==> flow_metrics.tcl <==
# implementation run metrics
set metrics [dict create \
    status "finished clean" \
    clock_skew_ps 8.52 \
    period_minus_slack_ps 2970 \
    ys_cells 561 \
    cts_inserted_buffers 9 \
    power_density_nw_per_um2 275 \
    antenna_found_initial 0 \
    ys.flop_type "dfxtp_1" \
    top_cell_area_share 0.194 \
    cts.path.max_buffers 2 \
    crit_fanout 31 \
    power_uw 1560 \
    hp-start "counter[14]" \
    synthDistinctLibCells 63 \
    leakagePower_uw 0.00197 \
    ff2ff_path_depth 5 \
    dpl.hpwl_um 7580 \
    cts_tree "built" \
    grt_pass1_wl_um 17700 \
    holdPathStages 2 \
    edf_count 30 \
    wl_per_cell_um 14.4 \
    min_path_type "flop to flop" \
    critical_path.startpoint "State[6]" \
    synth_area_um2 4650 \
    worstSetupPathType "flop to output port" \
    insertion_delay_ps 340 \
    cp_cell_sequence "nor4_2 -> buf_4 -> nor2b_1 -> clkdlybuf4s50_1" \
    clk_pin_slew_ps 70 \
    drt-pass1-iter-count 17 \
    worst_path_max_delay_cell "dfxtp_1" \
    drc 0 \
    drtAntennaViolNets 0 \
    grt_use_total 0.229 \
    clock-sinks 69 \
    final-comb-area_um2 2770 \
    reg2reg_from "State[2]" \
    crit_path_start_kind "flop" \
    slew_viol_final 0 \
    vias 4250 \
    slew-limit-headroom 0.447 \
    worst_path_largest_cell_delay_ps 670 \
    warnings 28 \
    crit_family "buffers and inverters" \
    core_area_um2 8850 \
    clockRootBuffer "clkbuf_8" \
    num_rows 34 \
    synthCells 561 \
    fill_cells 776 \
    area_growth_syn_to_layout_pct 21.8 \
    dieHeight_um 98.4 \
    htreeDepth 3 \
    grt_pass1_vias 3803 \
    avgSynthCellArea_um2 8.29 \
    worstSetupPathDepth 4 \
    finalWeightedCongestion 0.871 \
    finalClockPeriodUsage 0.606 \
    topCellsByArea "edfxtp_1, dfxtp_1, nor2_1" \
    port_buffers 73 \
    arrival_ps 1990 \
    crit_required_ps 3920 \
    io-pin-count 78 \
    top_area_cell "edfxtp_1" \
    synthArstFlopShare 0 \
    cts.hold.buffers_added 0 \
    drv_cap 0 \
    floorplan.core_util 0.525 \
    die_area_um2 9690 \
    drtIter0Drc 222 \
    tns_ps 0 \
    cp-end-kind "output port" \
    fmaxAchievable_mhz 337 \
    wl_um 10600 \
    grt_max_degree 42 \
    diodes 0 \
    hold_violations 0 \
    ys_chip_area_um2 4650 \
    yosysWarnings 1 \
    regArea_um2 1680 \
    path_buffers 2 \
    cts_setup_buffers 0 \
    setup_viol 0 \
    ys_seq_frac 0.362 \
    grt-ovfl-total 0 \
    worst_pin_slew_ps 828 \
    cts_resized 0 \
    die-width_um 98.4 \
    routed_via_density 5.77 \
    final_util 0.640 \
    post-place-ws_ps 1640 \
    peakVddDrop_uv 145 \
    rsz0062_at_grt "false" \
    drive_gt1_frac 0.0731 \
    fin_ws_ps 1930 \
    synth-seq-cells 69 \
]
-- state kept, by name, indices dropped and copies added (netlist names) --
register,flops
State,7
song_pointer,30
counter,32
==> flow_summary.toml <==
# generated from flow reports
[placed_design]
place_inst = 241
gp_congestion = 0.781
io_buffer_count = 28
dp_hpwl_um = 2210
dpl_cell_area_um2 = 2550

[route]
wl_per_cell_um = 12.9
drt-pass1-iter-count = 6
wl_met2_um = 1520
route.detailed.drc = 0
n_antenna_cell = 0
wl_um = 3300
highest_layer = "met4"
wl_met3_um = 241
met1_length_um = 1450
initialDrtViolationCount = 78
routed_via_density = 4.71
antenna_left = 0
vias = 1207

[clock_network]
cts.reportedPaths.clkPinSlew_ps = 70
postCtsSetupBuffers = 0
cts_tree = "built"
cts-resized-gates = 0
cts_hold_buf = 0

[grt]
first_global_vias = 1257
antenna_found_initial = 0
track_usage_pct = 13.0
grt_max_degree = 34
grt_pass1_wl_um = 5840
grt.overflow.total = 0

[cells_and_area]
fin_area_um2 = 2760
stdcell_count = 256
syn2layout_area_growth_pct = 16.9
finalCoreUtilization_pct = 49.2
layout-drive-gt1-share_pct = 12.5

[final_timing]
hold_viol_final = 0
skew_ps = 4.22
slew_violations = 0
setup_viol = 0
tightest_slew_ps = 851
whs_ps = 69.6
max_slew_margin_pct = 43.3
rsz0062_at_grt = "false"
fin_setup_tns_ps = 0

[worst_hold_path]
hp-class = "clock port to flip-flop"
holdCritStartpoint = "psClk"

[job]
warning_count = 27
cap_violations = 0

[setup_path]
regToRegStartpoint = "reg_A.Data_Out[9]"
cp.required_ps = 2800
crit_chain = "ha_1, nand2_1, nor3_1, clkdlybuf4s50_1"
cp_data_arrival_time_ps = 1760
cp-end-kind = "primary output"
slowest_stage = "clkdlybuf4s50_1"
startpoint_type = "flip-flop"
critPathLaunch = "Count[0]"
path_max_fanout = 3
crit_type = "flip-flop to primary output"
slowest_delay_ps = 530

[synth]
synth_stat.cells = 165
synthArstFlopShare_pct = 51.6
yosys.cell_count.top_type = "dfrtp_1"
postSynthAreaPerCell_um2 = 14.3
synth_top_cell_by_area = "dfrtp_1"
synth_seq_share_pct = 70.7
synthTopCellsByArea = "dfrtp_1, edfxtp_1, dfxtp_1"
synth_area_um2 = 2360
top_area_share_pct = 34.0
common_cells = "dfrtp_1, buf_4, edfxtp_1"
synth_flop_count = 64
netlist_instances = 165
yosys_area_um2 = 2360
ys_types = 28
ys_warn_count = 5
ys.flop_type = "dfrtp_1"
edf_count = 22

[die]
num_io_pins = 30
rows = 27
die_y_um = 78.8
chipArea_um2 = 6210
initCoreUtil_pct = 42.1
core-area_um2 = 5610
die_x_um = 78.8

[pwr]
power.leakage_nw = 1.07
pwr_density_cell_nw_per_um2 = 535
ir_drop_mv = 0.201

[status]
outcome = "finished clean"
==> design/flow/run.sh <==
#!/bin/bash
# OpenROAD 26Q1-2900-gdf79404cd8, Yosys 0.63+post, stock flow scripts
make -C /OpenROAD-flow-scripts/flow DESIGN_CONFIG=/design/flow/config.mk WORK_HOME=/design/flow/orfs finish
==> design/flow/config.mk <==
export PLATFORM = sky130hd
export DESIGN_NAME = UartRx
export DESIGN_NICKNAME = UartRx
export VERILOG_FILES = /design/flow/design.v
export SDC_FILE = /design/flow/constraint.sdc
export NUM_CORES = 4
export LEC_CHECK = 1
export CORE_AREA = 10 10 109 109
export DIE_AREA = 0 0 119 119
==> design/flow/constraint.sdc <==
current_design UartRx

set clk_period 6.9
set clk_io_pct 0.2

create_clock -name clk0 -period $clk_period [get_ports {clk}]

set non_clock_inputs [all_inputs -no_clocks]
set_input_delay [expr $clk_period * $clk_io_pct] -clock clk0 $non_clock_inputs
set_output_delay [expr $clk_period * $clk_io_pct] -clock clk0 [all_outputs]
==> flow/design.v <==
parameter Memory_Clock = 81;
parameter PSRAM_WIDTH = 8;
parameter DQ_WIDTH = 16;
parameter ADDR_WIDTH = 21;
parameter Burst_Length  = "16_Bytes";
parameter burst_num = 4;
parameter Fixed_Latency_Enable = "Fixed";
parameter Initial_Latency = 6;
parameter Drive_Strength = 50;
parameter Deep_Power_Down = "OFF";
parameter Hybrid_Sleep_Mode = "OFF";
parameter Refresh_Rate = "normal";
parameter PASR = "full";
parameter shift_delay = 0;
`timescale 100ps / 100ps
`default_nettype none
module Core (
    input wire clk,
    input wire rst_n,
    output reg [1:0] led,
    output reg ramio_enable,
    output reg [1:0] ramio_write_type,
    output reg [2:0] ramio_read_type,
    output reg [31:0] ramio_address,
    output reg [31:0] ramio_data_in,
    input wire [31:0] ramio_data_out,
    input wire ramio_data_out_ready,
    input wire ramio_busy,
    output reg  flash_clk,
    input  wire flash_miso,
    output reg  flash_mosi,
    output reg  flash_cs
);
  localparam STARTUP_WAIT = 1_000_000;
  localparam FLASH_TRANSFER_BYTES_NUM = 32'h0010_0000;
  reg [23:0] flash_data_to_send;
  reg [4:0] flash_bits_to_send;
  reg [31:0] flash_counter;
  reg [7:0] flash_current_byte_out;
  reg [7:0] flash_current_byte_num;
  reg [7:0] flash_data_in[4];
  reg [31:0] ramio_address_next;
  localparam STATE_INIT_POWER = 0;
  localparam STATE_LOAD_CMD_TO_SEND = 1;
  localparam STATE_SEND = 2;
  localparam STATE_LOAD_ADDRESS_TO_SEND = 3;
  localparam STATE_READ_DATA = 4;
  localparam STATE_START_WRITE = 5;
  localparam STATE_WRITE = 6;
  localparam STATE_TEST_1 = 7;
  localparam STATE_TEST_2 = 8;
  localparam STATE_DONE = 9;
  reg [4:0] state = 0;
  reg [4:0] return_state = 0;
  always_ff @(posedge clk, negedge rst_n) begin
    if (!rst_n) begin
      ramio_enable <= 0;
      ramio_read_type <= 0;
      ramio_write_type <= 0;
      ramio_address <= 0;
      ramio_address_next <= 0;
      ramio_data_in <= 0;
      led[1:0] <= 2'b11;
      flash_counter <= 0;
      flash_clk <= 0;
      flash_mosi <= 0;
      flash_cs <= 1;
      state <= STATE_INIT_POWER;
    end else begin
      case (state)
        STATE_INIT_POWER: begin
          if (flash_counter > STARTUP_WAIT) begin
            flash_counter <= 0;
            state <= STATE_LOAD_CMD_TO_SEND;
          end else begin
            flash_counter <= flash_counter + 1;
          end
        end
        STATE_LOAD_CMD_TO_SEND: begin
          flash_cs <= 0;
          flash_data_to_send[23-:8] <= 3;   
          flash_bits_to_send <= 8;
          state <= STATE_SEND;
          return_state <= STATE_LOAD_ADDRESS_TO_SEND;
        end
        STATE_LOAD_ADDRESS_TO_SEND: begin
          flash_data_to_send <= 0;   
          flash_bits_to_send <= 24;
          flash_current_byte_num <= 0;
          state <= STATE_SEND;
          return_state <= STATE_READ_DATA;
        end
        STATE_SEND: begin
          if (flash_counter == 0) begin
            flash_clk <= 0;
            flash_mosi <= flash_data_to_send[23];
            flash_data_to_send <= {flash_data_to_send[22:0], 1'b0};
            flash_bits_to_send <= flash_bits_to_send - 1;
            flash_counter <= 1;
          end else begin
            flash_counter <= 0;
            flash_clk <= 1;
            if (flash_bits_to_send == 0) begin
              state <= return_state;
            end
          end
        end
        STATE_READ_DATA: begin
          if (!flash_counter[0]) begin
            flash_clk <= 0;
            flash_counter <= flash_counter + 1;
            if (flash_counter[3:0] == 0 && flash_counter > 0) begin
              flash_data_in[flash_current_byte_num] <= flash_current_byte_out;
              flash_current_byte_num <= flash_current_byte_num + 1;
              if (flash_current_byte_num == 3) begin
                state <= STATE_START_WRITE;
              end
            end
          end else begin
            flash_clk <= 1;
            flash_current_byte_out <= {flash_current_byte_out[6:0], flash_miso};
            flash_counter <= flash_counter + 1;
          end
        end
        STATE_START_WRITE: begin
          if (!ramio_busy) begin
            ramio_enable <= 1;
            ramio_read_type <= 0;
            ramio_write_type <= 2'b11;
            ramio_address <= ramio_address_next;
            ramio_address_next <= ramio_address_next + 4;
            ramio_data_in <= {
              flash_data_in[3], flash_data_in[2], flash_data_in[1], flash_data_in[0]
            };
            state <= STATE_WRITE;
          end
        end
        STATE_WRITE: begin
          if (!ramio_busy) begin
            ramio_enable <= 0;
            flash_current_byte_num <= 0;
            if (ramio_address_next < FLASH_TRANSFER_BYTES_NUM) begin
              state <= STATE_READ_DATA;
            end else begin
              flash_cs <= 1;
              state <= STATE_TEST_1;
            end
          end
        end
        STATE_TEST_1: begin
          if (!ramio_busy) begin
            ramio_enable <= 1;
            ramio_read_type <= 3'b010;
            ramio_write_type <= 0;
            ramio_address <= 4;
            state <= STATE_TEST_2;
          end
        end
        STATE_TEST_2: begin
          if (ramio_data_out_ready) begin
            if (ramio_data_out == 32'h00_00_41_20) begin   
              led[1:0] <= 2'b00;
            end else begin
              led[1:0] <= 2'b11;
            end
            state <= STATE_DONE;
          end
        end
        STATE_DONE: begin
        end
      endcase
    end
  end
endmodule
`default_nettype wire
$ cat flow/config.mk
export PLATFORM = sky130hd
export DESIGN_NAME = BurstRAM
export DESIGN_NICKNAME = BurstRAM
export VERILOG_FILES = /design/flow/design.v
export SDC_FILE = /design/flow/constraint.sdc
export NUM_CORES = 4
export LEC_CHECK = 1
export CORE_UTILIZATION = 50
$ cat flow/constraint.sdc
current_design BurstRAM

set clk_period 17.6
set clk_io_pct 0.2

create_clock -name clk0 -period $clk_period [get_ports {clk}]

set non_clock_inputs [all_inputs -no_clocks]
set_input_delay [expr $clk_period * $clk_io_pct] -clock clk0 $non_clock_inputs
set_output_delay [expr $clk_period * $clk_io_pct] -clock clk0 [all_outputs]
$ cat flow/design.v
parameter Memory_Clock = 81;
parameter PSRAM_WIDTH = 8;
parameter DQ_WIDTH = 16;
parameter ADDR_WIDTH = 21;
parameter Burst_Length  = "16_Bytes";
parameter burst_num = 4;
parameter Fixed_Latency_Enable = "Fixed";
parameter Initial_Latency = 6;
parameter Drive_Strength = 50;
parameter Deep_Power_Down = "OFF";
parameter Hybrid_Sleep_Mode = "OFF";
parameter Refresh_Rate = "normal";
parameter PASR = "full";
parameter shift_delay = 0;
`timescale 100ps / 100ps
`default_nettype none
module BurstRAM #(
    parameter DATA_FILE = "",   
    parameter DEPTH_BITWIDTH = 4,   
    parameter DATA_BITWIDTH = 64,   
    parameter BURST_COUNT = 4,   
    parameter CYCLES_BEFORE_INITIATED = 10,   
    parameter CYCLES_BEFORE_DATA_VALID = 6   
) (
    input wire clk,
    input wire rst_n,
    input wire cmd,   
    input wire cmd_en,   
    input wire [DEPTH_BITWIDTH-1:0] addr,   
    input wire [DATA_BITWIDTH-1:0] wr_data,   
    input wire [DATA_BITWIDTH/8-1:0] data_mask,   
    output reg [DATA_BITWIDTH-1:0] rd_data,   
    output reg rd_data_valid,   
    output reg init_calib,
    output reg busy
);
  localparam DEPTH = 2 ** DEPTH_BITWIDTH;
  localparam CMD_READ = 0;
  localparam CMD_WRITE = 1;
  reg [$clog2(CYCLES_BEFORE_INITIATED):0] init_calib_delay_counter;
  reg [DATA_BITWIDTH-1:0] data[DEPTH-1:0];
  reg [$clog2(BURST_COUNT)-1:0] burst_counter;
  reg [$clog2(CYCLES_BEFORE_DATA_VALID):0] read_delay_counter;
  reg [DEPTH-1:0] addr_counter;
  localparam STATE_INITIATE = 5'b00001;
  localparam STATE_IDLE = 5'b00010;
  localparam STATE_READ_DELAY = 5'b00100;
  localparam STATE_READ_BURST = 5'b01000;
  localparam STATE_WRITE_BURST = 5'b10000;
  reg [4:0] state;
  initial begin
    if (DATA_FILE != "") begin
      $readmemh(DATA_FILE, data);
    end
  end
  always @(posedge clk, negedge rst_n) begin
    if (!rst_n) begin
      rd_data_valid <= 0;
      rd_data <= 0;
      busy <= 1;
      init_calib <= 0;
      init_calib_delay_counter <= 0;
      state <= STATE_INITIATE;
    end else begin
      case (state)
        STATE_INITIATE: begin
          if (init_calib_delay_counter == CYCLES_BEFORE_INITIATED) begin
            busy <= 0;
            init_calib <= 1;
            state <= STATE_IDLE;
          end
          init_calib_delay_counter <= init_calib_delay_counter + 1;
        end
        STATE_IDLE: begin
          if (cmd_en) begin
            busy <= 1;
            burst_counter <= 0;
            case (cmd)
              CMD_READ: begin
                read_delay_counter <= 0;
                addr_counter <= addr;
                state <= STATE_READ_DELAY;
              end
              CMD_WRITE: begin
                data[addr] <= wr_data;
                addr_counter <= addr + 1;
                state <= STATE_WRITE_BURST;
              end
            endcase
          end
        end
        STATE_READ_DELAY: begin
          if (read_delay_counter == CYCLES_BEFORE_DATA_VALID - 1) begin
            rd_data_valid <= 1;
            rd_data <= data[addr_counter];
            addr_counter <= addr_counter + 1;
            state <= STATE_READ_BURST;
          end
          read_delay_counter <= read_delay_counter + 1;
        end
        STATE_READ_BURST: begin
          burst_counter <= burst_counter + 1;
          addr_counter  <= addr_counter + 1;
          if (burst_counter == BURST_COUNT - 1) begin
            rd_data_valid <= 0;
            set_new_state_after_command_done;
          end else begin
            rd_data <= data[addr_counter];
          end
        end
        STATE_WRITE_BURST: begin
          burst_counter <= burst_counter + 1;
          addr_counter  <= addr_counter + 1;
          if (burst_counter == BURST_COUNT - 1) begin
            set_new_state_after_command_done;
          end else begin
            data[addr_counter] <= wr_data;
          end
        end
        default: ;
      endcase
    end
  end
  task set_new_state_after_command_done;
    begin
      busy  <= 0;
      state <= STATE_IDLE;
      if (cmd_en) begin
        busy <= 1;
        burst_counter <= 0;
        case (cmd)
          CMD_READ: begin
            read_delay_counter <= 0;
            addr_counter <= addr;
            state <= STATE_READ_DELAY;
          end
          CMD_WRITE: begin
            data[addr] <= wr_data;
            addr_counter <= addr + 1;
            state <= STATE_WRITE_BURST;
          end
        endcase
      end
    end
  endtask
endmodule
`default_nettype wire
$ cat flow/run.sh
#!/bin/bash
# OpenROAD 26Q1-2900-gdf79404cd8, Yosys 0.63+post, stock flow scripts
make -C /OpenROAD-flow-scripts/flow DESIGN_CONFIG=/design/flow/config.mk WORK_HOME=/design/flow/orfs finish
==> CHANGELOG.md <==
## Flow update

- Startpoint types: input port
- Routed Antenna Nets: 0
- R2R cell count: 10
- Chip Width: 332.6 um
- EDFF count, synth: 1034
- CTS Buf Count: 120
- Number of distinct library cells after synthesis: 55
- Dpl cells: 5116
- Slew HR: 38.54%
- Pre-antenna DRT Iters: 6
- Core Area: 107700 sq um
- Max Slew Vio Count: 0
- Synth Flop Type: edfxtp_1
- RSZ-0062 raised after global routing: no
- Critical-path cell list: clkdlybuf4s50_1 > nand3_1 > o21ai_4 > buf_4 > buf_4 > mux2_2
- Dominant cell area share: 56.83%
- Flops & latches, synth: 1111
- Hold path start: init_calib_delay_counter[4]$_DFFE_PN0P_
- Post-Syn Area: 54630 sq um
- Tmin final: 6581 ps
- Layout area overhead: 12.14%
- Largest net degree at the start of global routing: 94
- Floorplan row count: 120
- Top cells, area: edfxtp_1 57%, mux2_2 19%, dfrtp_1 3.4%, mux2_1 2.4%, a22oi_1 1.8%
- Pwr Density: 199.7 nW/um^2
- Worst IR drop on VDD: 0.0001139 V
- Max Cap Violations: 0
- Final total negative setup slack: 0 ps
- RD Place Congestion: 0.8545
- Setup violations, final: 0
- 1st-iter DRT viols: 2459
- Seq share, synth: 60.36%
- Reg2reg start: addr_counter[2]$_DFFE_PP_
- Post-Synthesis Cells: 3823
- Most used cell, CP: buf_4
- DR vias: 35790
- Port Buffers: 138
- Hold Path Depth: 1
- Setup slack, reg-to-reg: 12670 ps
- Share of cells above drive strength 1: 32.45%
- Io pins: 147
- DP HPWL: 93760 um
- FP Util: 50.75%
- Latest clock arrival within the worst-skew pair: 710 ps
- WL final: 172500 um
- Reg clk slew, reported paths: 60 ps
- Slowest CP cell: o21ai_4
- Vias in the first global route: 37875
- GRT Util Overall: 34.05%
- Cts hold-fix bufs: 0
- Final Cycle Share: 37.39%
- Clk buf depth: 3
- Die extent in y: 332.6 um
- Antenna violations before repair: 6
- Tool Warnings: 42
- Fmax: 151.9 MHz
- Root Driver: clkbuf_16
- Mean area per synthesized cell: 14.29 sq um
- Synthesis area per yosys: 54630 sq um
- Hold slack: 483.7 ps
- Vias per cell: 6.697
- PostCTS Resize Cnt: 0
- H-tree Lvls: 3
- # Cells Yosys: 3823
- Max FO, Critical Path: 26
- Global-route wire length before repair: 252200 um
- Hold Path Sink: init_calib_delay_counter[4]$_DFFE_PN0P_
- Ys Warns: 2
- Status: finished clean
- Critical path class: input port to register
- Leakage power total: 0.01998 uW
- Remaining DRCs: 0
- Clock sinks: 1111
- Finished Layout Cells: 5344
- Chip Area: 110600 sq um
- R2r endpoint: data[7][35]$_DFFE_PP_
- Count leader, synth: edfxtp_1
- Worst hold path type: register to register
- Crit end category: register
- Worst Skew: 19.80 ps
- Congestion Overflow GR: 0
- Critical path's largest stage delay: 750 ps
- Critical path data arrival time: 7020 ps
- Post-synth top cells: 1034 x edfxtp_1, 906 x mux2_2, 234 x nand2_1
- CTS tree: done
- Req. time, crit path: 18040 ps
- Async S/R FF share, synth: 6.931%
- Post-synth top area cell: edfxtp_1
- Postcts setup bufs: 0
- Worst Max-Slew Pin Slew: 918.4 ps
- Wire per inst: 32.28 um
- Fin. Hold Viols: 0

——

▶ [Work required]: Where a line of the data above includes "flip", copy that line.

▶ [Response box]:
hp-class = "clock port to flip-flop"
startpoint_type = "flip-flop"
crit_type = "flip-flop to primary output"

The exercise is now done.